Contestant Agreement
The winning contestant must agree that OSNAP can use their logo for future publications and outreach get ambien prescription applications. Additionally, the contestant must agree that OSNAP can alter, modify or revise the logo as it sees necessary. OSNAP reserves the right to not select a winner if, in its discretion, no suitable entries are received.

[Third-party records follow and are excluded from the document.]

File: src/rtl/firebird7_in_gate1_tessent_data_mux_pkg.sv
// Shared types and limits for the firebird7_in gate1 guarded IJTAG data mux.
// Optional parity output: FIREBIRD7_IN_GATE1_DATA_MUX_PARITY_EN.
package firebird7_in_gate1_tessent_data_mux_pkg;

  typedef enum logic [1:0] {
    FUNC  = 2'd0,
    G2IJ  = 2'd1,
    IJTAG = 2'd2,
    G2FN  = 2'd3
  } ch_state_e;

  localparam int CNT_W     = 4;
  localparam int GUARD_MAX = 15;

endpackage

File: src/rtl/firebird7_in_gate1_tessent_data_mux_ch.sv
// One channel: select FSM with guard counter and registered data word.
// Optional parity bit: FIREBIRD7_IN_GATE1_DATA_MUX_PARITY_EN.
import firebird7_in_gate1_tessent_data_mux_pkg::*;

module firebird7_in_gate1_tessent_data_mux_ch #(
  parameter int WIDTH        = 3,
  parameter int GUARD_CYCLES = 2
) (
  input  logic             ijtag_tck,
  input  logic             ijtag_reset,
  input  logic             sel,
  input  logic [WIDTH-1:0] func_data,
  input  logic [WIDTH-1:0] ijtag_data,
`ifdef FIREBIRD7_IN_GATE1_DATA_MUX_PARITY_EN
  output logic             data_parity,
`endif
  output logic [WIDTH-1:0] data_out,
  output logic             ijtag_active,
  output logic             switching
);

  localparam bit HAS_GUARD = GUARD_CYCLES > 0;
  localparam logic [CNT_W-1:0] GUARD_LD =
    CNT_W'(HAS_GUARD ? GUARD_CYCLES - 1 : 0);

  ch_state_e        state, state_nxt;
  logic [CNT_W-1:0] cnt, cnt_nxt;
  logic [WIDTH-1:0] data_nxt;

  // Decision uses the current state, so the first edge
  // seeing a new select still loads the old source.
  always_comb begin
    state_nxt = state;
    cnt_nxt   = cnt;
    data_nxt  = data_out;
    unique case (state)
      FUNC: begin
        data_nxt = func_data;
        if (sel) begin
          if (HAS_GUARD) begin
            state_nxt = G2IJ;
            cnt_nxt   = GUARD_LD;
          end else begin
            state_nxt = IJTAG;
          end
        end
      end
      G2IJ: begin
        if (!sel)
          state_nxt = FUNC;
        else if (cnt == '0)
          state_nxt = IJTAG;
        else
          cnt_nxt = cnt - CNT_W'(1);
      end
      IJTAG: begin
        data_nxt = ijtag_data;
        if (!sel) begin
          if (HAS_GUARD) begin
            state_nxt = G2FN;
            cnt_nxt   = GUARD_LD;
          end else begin
            state_nxt = FUNC;
          end
        end
      end
      G2FN: begin
        if (sel)
          state_nxt = IJTAG;
        else if (cnt == '0)
          state_nxt = FUNC;
        else
          cnt_nxt = cnt - CNT_W'(1);
      end
      default: ;
    endcase
  end

  always_ff @(posedge ijtag_tck or posedge ijtag_reset) begin
    if (ijtag_reset) begin
      state        <= FUNC;
      cnt          <= '0;
      data_out     <= '0;
      ijtag_active <= 1'b0;
      switching    <= 1'b0;
    end else begin
      state        <= state_nxt;
      cnt          <= cnt_nxt;
      data_out     <= data_nxt;
      ijtag_active <= state_nxt == IJTAG;
      switching    <= (state_nxt == G2IJ) || (state_nxt == G2FN);
    end
  end

`ifdef FIREBIRD7_IN_GATE1_DATA_MUX_PARITY_EN
  always_ff @(posedge ijtag_tck or posedge ijtag_reset) begin
    if (ijtag_reset)
      data_parity <= 1'b0;
    else
      data_parity <= ^data_nxt;
  end
`endif

endmodule

File: src/rtl/firebird7_in_gate1_tessent_data_mux_seq.sv
// Multi-channel registered IJTAG/functional data mux with guarded switchover.
// Optional per-channel parity: FIREBIRD7_IN_GATE1_DATA_MUX_PARITY_EN.
import firebird7_in_gate1_tessent_data_mux_pkg::*;

module firebird7_in_gate1_tessent_data_mux_seq #(
  parameter int WIDTH        = 3,
  parameter int NUM_CH       = 4,
  parameter int GUARD_CYCLES = 2
) (
  input  logic                    ijtag_tck,
  input  logic                    ijtag_reset,
  input  logic [NUM_CH-1:0]       ijtag_select,
  input  logic [NUM_CH*WIDTH-1:0] functional_data_in,
  input  logic [NUM_CH*WIDTH-1:0] ijtag_data_in,
`ifdef FIREBIRD7_IN_GATE1_DATA_MUX_PARITY_EN
  output logic [NUM_CH-1:0]       data_parity,
`endif
  output logic [NUM_CH*WIDTH-1:0] data_out,
  output logic [NUM_CH-1:0]       ijtag_active,
  output logic [NUM_CH-1:0]       switching
);

  if (GUARD_CYCLES < 0 || GUARD_CYCLES > GUARD_MAX) begin : g_bad_guard
    $error("GUARD_CYCLES out of range 0..15");
  end

  for (genvar c = 0; c < NUM_CH; c++) begin : g_ch
    firebird7_in_gate1_tessent_data_mux_ch #(
      .WIDTH        (WIDTH),
      .GUARD_CYCLES (GUARD_CYCLES)
    ) u_ch (
      .ijtag_tck    (ijtag_tck),
      .ijtag_reset  (ijtag_reset),
      .sel          (ijtag_select[c]),
      .func_data    (functional_data_in[c*WIDTH +: WIDTH]),
      .ijtag_data   (ijtag_data_in[c*WIDTH +: WIDTH]),
`ifdef FIREBIRD7_IN_GATE1_DATA_MUX_PARITY_EN
      .data_parity  (data_parity[c]),
`endif
      .data_out     (data_out[c*WIDTH +: WIDTH]),
      .ijtag_active (ijtag_active[c]),
      .switching    (switching[c])
    );
  end

endmodule

File: config.mk
export PLATFORM = sky130hd
export DESIGN_NAME = firebird7_in_gate1_tessent_data_mux_seq
export DESIGN_NICKNAME = d
export VERILOG_FILES = /design/src/rtl/firebird7_in_gate1_tessent_data_mux_pkg.sv /design/src/rtl/firebird7_in_gate1_tessent_data_mux_ch.sv /design/src/rtl/firebird7_in_gate1_tessent_data_mux_seq.sv
export SDC_FILE = /design/constraint.sdc
export NUM_CORES = 1
export LEC_CHECK = 0
export CORE_MARGIN = 2
export CORE_UTILIZATION = 40
export DETAILED_ROUTE_END_ITERATION = 10
export GPL_TIMING_DRIVEN = 1
export PLACE_DENSITY_LB_ADDON = 0.3
export SYNTH_ARGS = -nofsm -noshare
export SYNTH_HDL_FRONTEND = slang
export SYNTH_SLANG_ARGS = --single-unit
File: constraint.sdc
create_clock -name ijtag_tck -period 4.1 [get_ports ijtag_tck]
set_clock_uncertainty 0.05 [all_clocks]
set_input_delay 1.025 -clock ijtag_tck [delete_from_list [all_inputs] [get_ports ijtag_tck]]
set_output_delay 1.025 -clock ijtag_tck [all_outputs]
set_load 0.02 [all_outputs]
==> summary.md <==
| Metric | Value |
|---|---|
| Status | completed |
| Syn Nets | 211 |
| Setup TNS | 0 ns |
| # diodes | 0 |
| Htree depth | 2 |
| Die W | 76.4 um |
| Largest net degree at the start of global routing | 26 |
| Post-synth top flop | dfrtp_1 |
| Die Y | 76.4 um |
| Setup crit end kind | primary output |
| Share of the synthesized area in the top cell type | 0.489 |
| HP Class | register to register |
| CTS Buf Count | 5 |
| Nets | 253 |
| Hold-critical path endpoint | g_ch[2].u_ch.data_out[2] |
| Fin crit period | 2.62 ns |
| Synth area leaders | dfrtp_1 (49%), mux2i_1 (7.6%), buf_4 (3.9%) |
| Via count of the first global-routing pass | 1347 |
| Crit path cell chain | clkdlybuf4s50_1 |
| Startpoint types | register |
| Synthesized area per cell | 11.9 um2 |
| RSZ-0062 raised after global routing | false |
| Core ar. | 5070 um2 |
| Setup violations, final | 0 |
| Max stage delay on crit path | 0.68 ns |
| M3 GR Usage | 0.0438 |
| Peak Freq | 381 MHz |
| Required @ worst endpoint | 3.02 ns |
| Max-slew headroom | 0.381 |
| Max-slew violation count | 0 |
| RR Endpoint | g_ch[1].u_ch.cnt[0] |
| Tot GR Track Use | 0.134 |
| WP buf/inv | 1 |
| Postcts setup bufs | 0 |
| TritonCTS clock tree | built |
| Routed WL per cell | 11.8 um |
| Area Overhead vs Synth | 28.6% |
| R2R cell count | 5 |
| Filler cell count in the final layout | 474 |
| Die area | 5840 um2 |
| Remaining Overflow, GRT | 0 |
| PwrDens | 759 nW/um2 |
| Number of synthesized register bits | 41 |
| CTS clk-pin slew, worst paths | 0.07 ns |
| Routed via count | 1360 |
| First drt pass iteration count | 4 |
| Post-CTS resize count | 0 |
| Hold Path Cell Cnt | 2 |
| GR met1 Demand/Resource | 0.168 |
| Ys async rst share | 1.00 |
| Total Wirelength | 3440 um |
| Clock Latency Late Sink | 0.29 ns |
| Worst Tran Pin Value | 0.928 ns |
| Multiplexer share of the synthesized area | 0.126 |
| Synth Area in Simple Gates | 0.138 |
| Min-delay src | g_ch[2].u_ch.data_out[2] |
| Leak Pwr | 0.00117 uW |
| Detailed Place HPWL | 2600 um |
| Main combinational cell family by area after synthesis | simple AND/OR/NAND/NOR gates |
| Vias/cell | 4.69 |
| Compound-gate portion of the synthesized area | 0.102 |
| XOR/XNOR Fraction of Synth Area | 0.0471 |
| Worst VDD drop | 0.000320 V |
| GRT busiest layer | met2 |
| Mapped cell area | 2100 um2 |
| Max_cap viols | 0 |
| Area leader, netlist | dfrtp_1 |
| Adder-Cell Fraction of Synth Area | 0.0239 |
| Initial Util | 0.413 |
| RD Place Congestion | 0.735 |
| Clk sink count | 41 |
| CP delay by family, top | buffers and inverters |
| RR Startpoint | g_ch[1].u_ch.cnt[0] |
| Initial antenna violation count | 0 |
| Initial DRC Count | 107 |
| IO buf count | 49 |
| Syn Inst Count | 177 |
| FP Rows | 26 |
| Netlist cell types | 32 |
| Reg2Reg Setup Slack | 2.52 ns |
| CP Data Arrival Time | 1.55 ns |
| CP Max Fanout | 13 |
| Residual DRC | 0 |
| Fin. Hold Viols | 0 |
| Hold buffer count at CTS | 0 |
| Layout cells sized above 1 | 0.141 |
| Dpl cells | 282 |
| Routed Antenna Nets | 0 |
| Slowest-stage cell, CP | clkdlybuf4s50_1 |
| Critical path class | register to primary output |
| Post-route insts no fill | 290 |
| Crit share post-route | 0.640 |
| I/O pin count | 50 |
| Yosys warns | 0 |
| Root Driver | clkbuf_8 |
| Register area share after synthesis | 0.489 |
| Clk buf depth | 2 |
| Met2 Use GR | 0.211 |
| First-pass GRT wire length | 6250 um |
| Post-synth EDFFs | 0 |
==> src/rtl/spi_fsm.sv <==
// Control FSM of the SPI memory peripheral: generates shift-register load,
// address latch, data-memory write and MISO buffer enables from SCLK edges.
module spi_fsm
    import spi_fsm_pkg::*;
#(
    parameter int WIDTH = DEF_WIDTH,
    parameter int CNT_W = DEF_CNT_W
) (
    input  logic clk,
    input  logic rst_n,
    input  logic cs_n,
    input  logic sclk_pos,
    input  logic sclk_neg,
    input  logic rw_bit,
    output logic sr_we,
    output logic addr_we,
    output logic dm_we,
    output logic miso_bufe,
    output logic busy
);

    localparam logic [CNT_W-1:0] LAST_BIT = CNT_W'(WIDTH - 1);

    stateT            state;
    stateT            nextState;
    logic             cntClr;
    logic             cntInc;
    logic [CNT_W-1:0] count;
    fsmOutT           outs;

    bit_counter #(.CNT_W(CNT_W)) bitCnt (
        .clk   (clk),
        .rst_n (rst_n),
        .clr   (cntClr),
        .inc   (cntInc),
        .count (count)
    );

    always_ff @(posedge clk or negedge rst_n) begin
        if (!rst_n) begin
            state <= IDLE;
        end else begin
            state <= nextState;
        end
    end

    // NOTE: every signal written here gets a default first, so no path
    // through the case can leave one unassigned and infer a latch.
    always_comb begin
        nextState = state;
        cntClr    = 1'b0;
        cntInc    = 1'b0;
        if (state != IDLE && cs_n) begin
            // Deselect overrides terminal count and every other transition.
            nextState = IDLE;
            cntClr    = 1'b1;
        end else begin
            case (state)
                IDLE: begin
                    cntClr = 1'b1;
                    if (!cs_n) begin
                        nextState = GET_ADDR;
                    end
                end
                GET_ADDR: begin
                    if (sclk_pos) begin
                        if (count == LAST_BIT) begin
                            nextState = GOT_ADDR;
                            cntClr    = 1'b1;
                        end else begin
                            cntInc = 1'b1;
                        end
                    end
                end
                GOT_ADDR: begin
                    nextState = (rw_bit == RW_READ) ? READ_LOAD : WRITE_GET;
                end
                READ_LOAD: begin
                    nextState = READ_SHIFT;
                end
                READ_SHIFT: begin
                    // Data leaves on falling edges while MISO is driven.
                    if (sclk_neg) begin
                        if (count == LAST_BIT) begin
                            nextState = DONE;
                            cntClr    = 1'b1;
                        end else begin
                            cntInc = 1'b1;
                        end
                    end
                end
                WRITE_GET: begin
                    if (sclk_pos) begin
                        if (count == LAST_BIT) begin
                            nextState = WRITE_DM;
                            cntClr    = 1'b1;
                        end else begin
                            cntInc = 1'b1;
                        end
                    end
                end
                WRITE_DM: begin
                    nextState = DONE;
                end
                DONE: begin
                    nextState = DONE;
                end
                default: begin
                    nextState = IDLE;
                    cntClr    = 1'b1;
                end
            endcase
        end
    end

    always_comb begin
        outs = decodeState(state);
    end

    assign sr_we     = outs.srWe;
    assign addr_we   = outs.addrWe;
    assign dm_we     = outs.dmWe;
    assign miso_bufe = outs.misoBufe;
    assign busy      = outs.busy;

endmodule
--- config.mk ---
export PLATFORM = sky130hd
export DESIGN_NAME = mux_rr_arbiter_flat
export DESIGN_NICKNAME = d
export VERILOG_FILES = /design/src/rtl/mux_arb_pkg.sv /design/src/rtl/mux_rr_arbiter_if.sv /design/src/rtl/rr_pick.sv /design/src/rtl/mux_rr_arbiter.sv /design/src/flat_wrapper.sv
export SDC_FILE = /design/constraint.sdc
export NUM_CORES = 1
export LEC_CHECK = 0
export CORE_ASPECT_RATIO = 0.6
export CORE_MARGIN = 2
export CORE_UTILIZATION = 34
export DETAILED_ROUTE_END_ITERATION = 8
export PLACE_DENSITY = 0.85
export SETUP_SLACK_MARGIN = 0.02
export SYNTH_ARGS = -nofsm -noshare
export SYNTH_HDL_FRONTEND = slang
export SYNTH_SLANG_ARGS = --single-unit
--- constraint.sdc ---
create_clock -name clk -period 2.2 [get_ports clk]
set_input_delay 0.44 -clock clk [delete_from_list [all_inputs] [get_ports clk]]
set_output_delay 0.44 -clock clk [all_outputs]
set_load 0.05 [all_outputs]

Contest winner will receive an Amazon Gift Card (and bragging rights!).

OSNAP Challenge

We want to bring everyone’s attention to the launch of the OSNAP Challenge located on this site under News and Events. Anyone is welcome to submit a prediction (or technically a hindcast because the data have already been collected) for the first two years of AMOC data from the OSNAP line. This contest is similar to the one organized by the RAPID program last year but in this contest there are no past observations of the AMOC from the OSNAP line so the level of difficulty is higher!

We are going to open up this blog to write-ups of the methods from each prediction and will be announcing the winners here in the Spring. The deadline for the submissions is April 1st. For more information including instructions on how to submit a prediction and how the submissions will be judged, see the site here.

We wish everyone luck and may the best model win!